Lean Body Mass Calculator
LBM Formulas
Boer Formula
Male: 0.407W + 0.267H - 19.2
Female: 0.252W + 0.473H - 48.3
James Formula
Male: 1.1W - 128(W/H)^2
Female: 1.07W - 148(W/H)^2
Hume Formula
Male: 0.328W + 0.339H - 29.5
Female: 0.296W + 0.418H - 43.3
W = Weight (kg), H = Height (cm)
Typical LBM Values
Understanding Lean Body Mass
Lean Body Mass (LBM), also known as Fat-Free Mass (FFM), is the total weight of your body minus all the weight due to fat mass. It includes muscle, bone, organs, skin, and body water. LBM is an important metric for fitness enthusiasts and medical professionals.
What Makes Up Lean Body Mass?
- Skeletal muscle: The largest component (~40% of body weight in men)
- Bones: Approximately 15% of total body weight
- Organs: Heart, liver, kidneys, brain, etc.
- Blood and body water: About 60% of body weight is water
- Connective tissue: Tendons, ligaments, cartilage
- Skin: The body's largest organ
Why LBM Matters
For Fitness
- Track muscle gain during bulking
- Monitor fat loss vs. muscle loss
- Set realistic body composition goals
- Calculate protein needs
For Medicine
- Drug dosing calculations
- Nutrition assessment
- Metabolic rate estimation
- Kidney function assessment
LBM vs. Body Fat Percentage
The relationship is simple: Total Body Weight = Lean Body Mass + Fat Mass
If you weigh 180 lbs with 20% body fat:
- Fat Mass = 180 × 0.20 = 36 lbs
- Lean Body Mass = 180 - 36 = 144 lbs (80% of body weight)
Increasing Lean Body Mass
- Resistance training: The most effective way to build muscle
- Adequate protein: 0.7-1g per pound of body weight
- Caloric surplus: Needed for muscle growth (or at least maintenance for recomp)
- Rest and recovery: Muscles grow during rest
- Progressive overload: Gradually increase weight/volume
Important Note
These formulas provide estimates based on statistical averages. Individual variations in body composition, muscle mass, and bone density mean actual LBM may differ from calculated values. For precise measurements, consider DEXA scans, hydrostatic weighing, or BodPod testing.
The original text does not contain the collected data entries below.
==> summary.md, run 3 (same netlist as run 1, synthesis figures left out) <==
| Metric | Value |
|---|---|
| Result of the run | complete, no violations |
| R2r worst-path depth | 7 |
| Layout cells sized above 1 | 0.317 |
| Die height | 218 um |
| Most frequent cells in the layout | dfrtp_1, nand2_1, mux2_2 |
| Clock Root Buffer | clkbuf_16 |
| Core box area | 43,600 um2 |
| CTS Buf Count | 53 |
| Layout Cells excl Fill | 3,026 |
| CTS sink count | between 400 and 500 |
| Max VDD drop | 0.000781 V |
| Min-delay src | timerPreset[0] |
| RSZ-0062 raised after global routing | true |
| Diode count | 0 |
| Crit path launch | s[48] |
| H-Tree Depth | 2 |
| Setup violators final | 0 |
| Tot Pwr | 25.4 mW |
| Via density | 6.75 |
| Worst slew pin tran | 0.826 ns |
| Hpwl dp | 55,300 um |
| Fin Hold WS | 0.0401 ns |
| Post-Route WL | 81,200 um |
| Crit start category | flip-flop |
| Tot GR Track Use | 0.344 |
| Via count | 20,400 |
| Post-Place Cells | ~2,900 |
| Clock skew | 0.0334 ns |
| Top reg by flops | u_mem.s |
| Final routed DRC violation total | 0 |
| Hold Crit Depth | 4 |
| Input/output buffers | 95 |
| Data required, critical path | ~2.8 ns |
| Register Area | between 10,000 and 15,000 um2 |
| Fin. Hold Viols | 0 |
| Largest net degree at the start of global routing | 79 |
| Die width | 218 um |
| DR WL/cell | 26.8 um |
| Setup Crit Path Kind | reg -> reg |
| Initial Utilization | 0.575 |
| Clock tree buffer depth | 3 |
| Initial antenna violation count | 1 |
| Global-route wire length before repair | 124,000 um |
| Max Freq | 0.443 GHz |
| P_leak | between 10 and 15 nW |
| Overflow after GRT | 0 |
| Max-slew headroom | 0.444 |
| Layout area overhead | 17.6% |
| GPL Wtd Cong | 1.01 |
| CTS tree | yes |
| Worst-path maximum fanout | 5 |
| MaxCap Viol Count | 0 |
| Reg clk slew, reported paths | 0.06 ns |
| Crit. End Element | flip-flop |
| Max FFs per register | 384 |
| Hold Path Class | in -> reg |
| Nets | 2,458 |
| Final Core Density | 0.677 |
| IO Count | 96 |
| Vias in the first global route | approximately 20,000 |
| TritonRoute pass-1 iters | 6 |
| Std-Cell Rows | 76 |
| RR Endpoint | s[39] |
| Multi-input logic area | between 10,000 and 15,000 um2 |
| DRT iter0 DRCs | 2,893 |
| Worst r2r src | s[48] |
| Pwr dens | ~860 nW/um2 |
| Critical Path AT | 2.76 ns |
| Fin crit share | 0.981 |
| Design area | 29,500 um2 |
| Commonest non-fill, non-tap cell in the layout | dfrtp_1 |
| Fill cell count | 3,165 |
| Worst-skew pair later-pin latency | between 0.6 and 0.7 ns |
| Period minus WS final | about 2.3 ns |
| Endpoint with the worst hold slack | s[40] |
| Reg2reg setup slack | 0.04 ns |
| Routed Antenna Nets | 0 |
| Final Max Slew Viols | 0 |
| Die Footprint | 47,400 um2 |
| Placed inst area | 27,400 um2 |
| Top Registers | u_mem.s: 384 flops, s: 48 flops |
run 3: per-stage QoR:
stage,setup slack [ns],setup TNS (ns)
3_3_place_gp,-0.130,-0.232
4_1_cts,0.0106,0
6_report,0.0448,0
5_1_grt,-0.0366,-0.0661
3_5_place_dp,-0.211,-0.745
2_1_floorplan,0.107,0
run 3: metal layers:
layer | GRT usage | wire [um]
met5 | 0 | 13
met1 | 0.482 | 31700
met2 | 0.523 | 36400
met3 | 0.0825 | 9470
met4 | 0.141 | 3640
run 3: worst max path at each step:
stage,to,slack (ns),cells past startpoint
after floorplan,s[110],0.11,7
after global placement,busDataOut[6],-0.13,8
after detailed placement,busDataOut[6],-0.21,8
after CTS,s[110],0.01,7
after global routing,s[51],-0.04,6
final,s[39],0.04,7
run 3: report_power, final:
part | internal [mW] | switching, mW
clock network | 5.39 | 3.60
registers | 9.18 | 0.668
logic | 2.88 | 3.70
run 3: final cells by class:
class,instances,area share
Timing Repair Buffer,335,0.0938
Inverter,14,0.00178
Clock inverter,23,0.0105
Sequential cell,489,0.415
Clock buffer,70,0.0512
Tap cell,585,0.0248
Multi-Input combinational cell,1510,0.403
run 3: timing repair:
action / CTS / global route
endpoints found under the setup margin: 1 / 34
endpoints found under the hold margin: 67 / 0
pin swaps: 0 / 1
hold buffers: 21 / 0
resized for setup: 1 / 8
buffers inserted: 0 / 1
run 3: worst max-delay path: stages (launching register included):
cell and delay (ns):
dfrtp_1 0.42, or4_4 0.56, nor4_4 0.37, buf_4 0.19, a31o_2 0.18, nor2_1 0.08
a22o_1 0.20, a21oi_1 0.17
--- src/include/strap_pin_map.vh ---
`ifndef STRAP_PIN_MAP_VH
`define STRAP_PIN_MAP_VH

// strap capture register layout
`define STRAP_W          6
`define STRAP_IF_LO      0
`define STRAP_IF_HI      1
`define STRAP_AC_LSB     2
`define STRAP_AC_MSB     4
`define STRAP_TEST       5
`define STRAP_RST_VAL    6'h00

// host interface mode codes {hi, lo}
`define IFM_I2C          2'h0
`define IFM_SPI_SLV_A    2'h1
`define IFM_SPI_SLV_B    2'h2
`define IFM_SPI_MST      2'h3

// general io configuration codes, two bits per pin
`define GCFG_IN          2'h0
`define GCFG_OUT_LO      2'h1
`define GCFG_OUT_HI      2'h2
`define GCFG_IN_ALT      2'h3

// index of each pin in the synchronised input vector
`define SYN_W            8
`define SYN_GIO_LSB      0
`define SYN_GIO_MSB      3
`define SYN_CS           4
`define SYN_MISO         5
`define SYN_SCLK         6
`define SYN_MOSI         7

`endif

--- src/hdl/sync_2ff.v ---
module sync_2ff #(
   parameter W = 1
) (
   input  wire         clk_i,
   input  wire         arst_n_i,
   input  wire [W-1:0] d_i,
   output wire [W-1:0] q_o
);

   reg [W-1:0] meta_ff;
   reg [W-1:0] sync_ff;

   always @(posedge clk_i or negedge arst_n_i) begin
      if (!arst_n_i) begin
         meta_ff <= {W{1'b0}};
         sync_ff <= {W{1'b0}};
      end else begin
         meta_ff <= d_i;
         sync_ff <= meta_ff;
      end
   end

   assign q_o = sync_ff;

endmodule

--- src/hdl/reset_strap_host_pin_mux.v ---
`include "strap_pin_map.vh"

module reset_strap_host_pin_mux (
   input  wire        mclk_i,
   input  wire        arst_n_i,
   // shared pins, output enables active low
   input  wire [3:0]  general_io_i,
   output wire [3:0]  general_io_o,
   output wire [3:0]  general_io_oe_n_o,
   input  wire        chip_select_n_i,
   output wire        chip_select_n_o,
   output wire        chip_select_n_oe_n_o,
   input  wire        miso_i,
   output wire        miso_o,
   output wire        miso_oe_n_o,
   input  wire        sclk_i,
   output wire        sclk_o,
   output wire        sclk_oe_n_o,
   input  wire        mosi_i,
   output wire        mosi_o,
   output wire        mosi_oe_n_o,
   // general io configuration and status
   input  wire [3:0]  io_config_reg_a_i,
   input  wire [1:0]  io_two_config_field_i,
   input  wire [1:0]  io_three_config_field_i,
   input  wire [3:0]  io_status_clr_i,
   output wire [3:0]  io_status_rt_o,
   output wire [3:0]  io_status_latched_o,
   // captured straps
   output wire [5:0]  strap_capture_reg_o,
   output wire        strap_valid_o,
   output wire [2:0]  autoconfig_select_strap_o,
   output wire        factory_test_o,
   output wire [1:0]  iface_mode_o,
   // auto-configuration engine, spi master side
   input  wire        ac_busy_i,
   input  wire        ac_cs_n_i,
   input  wire        ac_sclk_i,
   input  wire        ac_mosi_i,
   output wire        ac_miso_o,
   // register core, spi slave side
   input  wire        spi_rd_en_i,
   input  wire        spi_rd_data_i,
   output wire        slave_cs_n_o,
   output wire        slave_mosi_o,
   output wire        slave_sclk_rise_o,
   output wire        slave_sclk_fall_o
);

   ////////////////////////////////////////////////////////////////////////////
   // reset release and pin synchronisers

   reg                rst_meta_ff;
   reg                rst_n_ff;
   wire [`SYN_W-1:0]  pin_raw;
   wire [`SYN_W-1:0]  pin_syn;

   always @(posedge mclk_i or negedge arst_n_i) begin
      if (!arst_n_i) begin
         rst_meta_ff <= 1'b0;
         rst_n_ff    <= 1'b0;
      end else begin
         rst_meta_ff <= 1'b1;
         rst_n_ff    <= rst_meta_ff;
      end
   end

   assign pin_raw = {mosi_i, sclk_i, miso_i, chip_select_n_i, general_io_i};

   // pin samplers run on the raw reset so they hold settled levels at release
   sync_2ff #(
      .W (`SYN_W)
   ) u_pin_sync (
      .clk_i    (mclk_i),
      .arst_n_i (arst_n_i),
      .d_i      (pin_raw),
      .q_o      (pin_syn)
   );

   wire [3:0] gio_syn  = pin_syn[`SYN_GIO_MSB:`SYN_GIO_LSB];
   wire       cs_syn   = pin_syn[`SYN_CS];
   wire       miso_syn = pin_syn[`SYN_MISO];
   wire       sclk_syn = pin_syn[`SYN_SCLK];
   wire       mosi_syn = pin_syn[`SYN_MOSI];

   ////////////////////////////////////////////////////////////////////////////
   // strap capture

   reg [`STRAP_W-1:0] strap_ff;
   reg                strap_done_ff;

   // first cycle after release takes the straps, then they are frozen
   always @(posedge mclk_i or negedge rst_n_ff) begin
      if (!rst_n_ff) begin
         strap_ff      <= `STRAP_RST_VAL;
         strap_done_ff <= 1'b0;
      end else if (!strap_done_ff) begin
         strap_done_ff                            <= 1'b1;
         strap_ff[`STRAP_IF_LO]                   <= cs_syn;
         strap_ff[`STRAP_IF_HI]                   <= miso_syn;
         strap_ff[`STRAP_AC_MSB:`STRAP_AC_LSB]    <= gio_syn[2:0];
         strap_ff[`STRAP_TEST]                    <= gio_syn[3];
      end
   end

   wire [1:0] mode       = strap_ff[`STRAP_IF_HI:`STRAP_IF_LO];
   wire       spi_master = strap_done_ff && (mode == `IFM_SPI_MST);
   wire       spi_slave  = strap_done_ff &&
                           ((mode == `IFM_SPI_SLV_A) || (mode == `IFM_SPI_SLV_B));
   wire       mst_drive  = spi_master && ac_busy_i;

   assign strap_capture_reg_o       = strap_ff;
   assign strap_valid_o             = strap_done_ff;
   assign autoconfig_select_strap_o = strap_ff[`STRAP_AC_MSB:`STRAP_AC_LSB];
   assign factory_test_o            = strap_ff[`STRAP_TEST];
   assign iface_mode_o              = mode;

   ////////////////////////////////////////////////////////////////////////////
   // general io

   // returns {oe_n, level} for one configuration code
   function [1:0] gio_drive;
      input [1:0] cfg;
      begin
         case (cfg)
            `GCFG_OUT_LO : gio_drive = 2'h0;
            `GCFG_OUT_HI : gio_drive = 2'h1;
            default      : gio_drive = 2'h2;
         endcase
      end
   endfunction

   wire [7:0] gcfg = {io_three_config_field_i, io_two_config_field_i, io_config_reg_a_i};

   reg  [3:0] gio_o_ff;
   reg  [3:0] gio_oe_n_ff;
   reg  [3:0] gio_rt_ff;
   reg  [3:0] gio_lat_ff;
   reg  [3:0] nxt_gio_o;
   reg  [3:0] nxt_gio_oe_n;
   reg  [1:0] drv;
   integer    i;

   always @* begin
      drv          = 2'h2;
      nxt_gio_o    = 4'h0;
      nxt_gio_oe_n = 4'hf;
      for (i = 0; i < 4; i = i + 1) begin
         drv = gio_drive(gcfg[2*i +: 2]);
         if (strap_done_ff) begin
            nxt_gio_oe_n[i] = drv[1];
            nxt_gio_o[i]    = drv[0];
         end
      end
   end

   always @(posedge mclk_i or negedge rst_n_ff) begin
      if (!rst_n_ff) begin
         gio_o_ff    <= 4'h0;
         gio_oe_n_ff <= 4'hf;
         gio_rt_ff   <= 4'h0;
         gio_lat_ff  <= 4'h0;
      end else begin
         gio_o_ff    <= nxt_gio_o;
         gio_oe_n_ff <= nxt_gio_oe_n;
         gio_rt_ff   <= gio_syn;
         // a change in the clearing cycle still sets the bit
         if (strap_done_ff)
            gio_lat_ff <= (gio_lat_ff & ~io_status_clr_i) |
                          (gio_syn ^ gio_rt_ff);
      end
   end

   assign general_io_o        = gio_o_ff;
   assign general_io_oe_n_o   = gio_oe_n_ff;
   assign io_status_rt_o      = gio_rt_ff;
   assign io_status_latched_o = gio_lat_ff;

   ////////////////////////////////////////////////////////////////////////////
   // host serial pins

   reg cs_o_ff;
   reg cs_oe_n_ff;
   reg sclk_o_ff;
   reg sclk_oe_n_ff;
   reg mosi_o_ff;
   reg mosi_oe_n_ff;
   reg miso_o_ff;
   reg miso_oe_n_ff;
   reg ac_miso_ff;
   reg sclk_prev_ff;
   reg slv_cs_n_ff;
   reg slv_mosi_ff;
   reg slv_rise_ff;
   reg slv_fall_ff;

   always @(posedge mclk_i or negedge rst_n_ff) begin
      if (!rst_n_ff) begin
         cs_o_ff      <= 1'b1;
         cs_oe_n_ff   <= 1'b1;
         sclk_o_ff    <= 1'b0;
         sclk_oe_n_ff <= 1'b1;
         mosi_o_ff    <= 1'b0;
         mosi_oe_n_ff <= 1'b1;
         miso_o_ff    <= 1'b0;
         miso_oe_n_ff <= 1'b1;
         ac_miso_ff   <= 1'b0;
         sclk_prev_ff <= 1'b0;
         slv_cs_n_ff  <= 1'b1;
         slv_mosi_ff  <= 1'b0;
         slv_rise_ff  <= 1'b0;
         slv_fall_ff  <= 1'b0;
      end else begin
         // spi master: engine owns the pins only while auto-config runs
         cs_o_ff      <= mst_drive ? ac_cs_n_i : 1'b1;
         cs_oe_n_ff   <= ~mst_drive;
         sclk_o_ff    <= mst_drive ? ac_sclk_i : 1'b0;
         sclk_oe_n_ff <= ~mst_drive;
         mosi_o_ff    <= mst_drive ? ac_mosi_i : 1'b0;
         mosi_oe_n_ff <= ~mst_drive;
         ac_miso_ff   <= mst_drive & miso_syn;
         // spi slave: read data goes out only while selected
         miso_oe_n_ff <= ~(spi_slave && !cs_syn && spi_rd_en_i);
         miso_o_ff    <= spi_slave & spi_rd_data_i;
         sclk_prev_ff <= sclk_syn;
         slv_cs_n_ff  <= spi_slave ? cs_syn : 1'b1;
         slv_mosi_ff  <= spi_slave & mosi_syn;
         slv_rise_ff  <= spi_slave && !cs_syn && sclk_syn && !sclk_prev_ff;
         slv_fall_ff  <= spi_slave && !cs_syn && !sclk_syn && sclk_prev_ff;
      end
   end

   assign chip_select_n_o      = cs_o_ff;
   assign chip_select_n_oe_n_o = cs_oe_n_ff;
   assign sclk_o               = sclk_o_ff;
   assign sclk_oe_n_o          = sclk_oe_n_ff;
   assign mosi_o               = mosi_o_ff;
   assign mosi_oe_n_o          = mosi_oe_n_ff;
   assign miso_o               = miso_o_ff;
   assign miso_oe_n_o          = miso_oe_n_ff;
   assign ac_miso_o            = ac_miso_ff;
   assign slave_cs_n_o         = slv_cs_n_ff;
   assign slave_mosi_o         = slv_mosi_ff;
   assign slave_sclk_rise_o    = slv_rise_ff;
   assign slave_sclk_fall_o    = slv_fall_ff;

endmodule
Frequently Asked Questions
What is lean body mass (LBM)?
Lean body mass is your total body weight minus fat mass. It includes muscle, bones, organs, skin, blood, and water - everything except stored fat. For men, LBM is typically 75-85% of total body weight; for women, 70-80%. Athletes and very lean individuals may have LBM percentages above 85% (men) or 80% (women).
Why is knowing my lean body mass important?
LBM is useful for tracking fitness progress (are you gaining muscle or just weight?), calculating accurate protein needs (based on lean mass rather than total weight), medical purposes like drug dosing, and setting realistic body composition goals. It provides better insight than scale weight alone.
How can I increase my lean body mass?
To increase LBM, focus on resistance training with progressive overload, consume adequate protein (1.6-2.2g per kg body weight), eat at a slight caloric surplus for muscle growth, prioritize sleep and recovery, and be patient - natural muscle gain is about 0.5-1 pound per month for trained individuals.
How accurate are lean body mass formulas?
LBM formulas like Boer, James, and Hume provide estimates based on statistical averages. They're reasonably accurate for most people but may be off for very muscular or obese individuals. For precise measurements, consider DEXA scans, hydrostatic weighing, or BodPod testing. Formula estimates are best for tracking changes over time.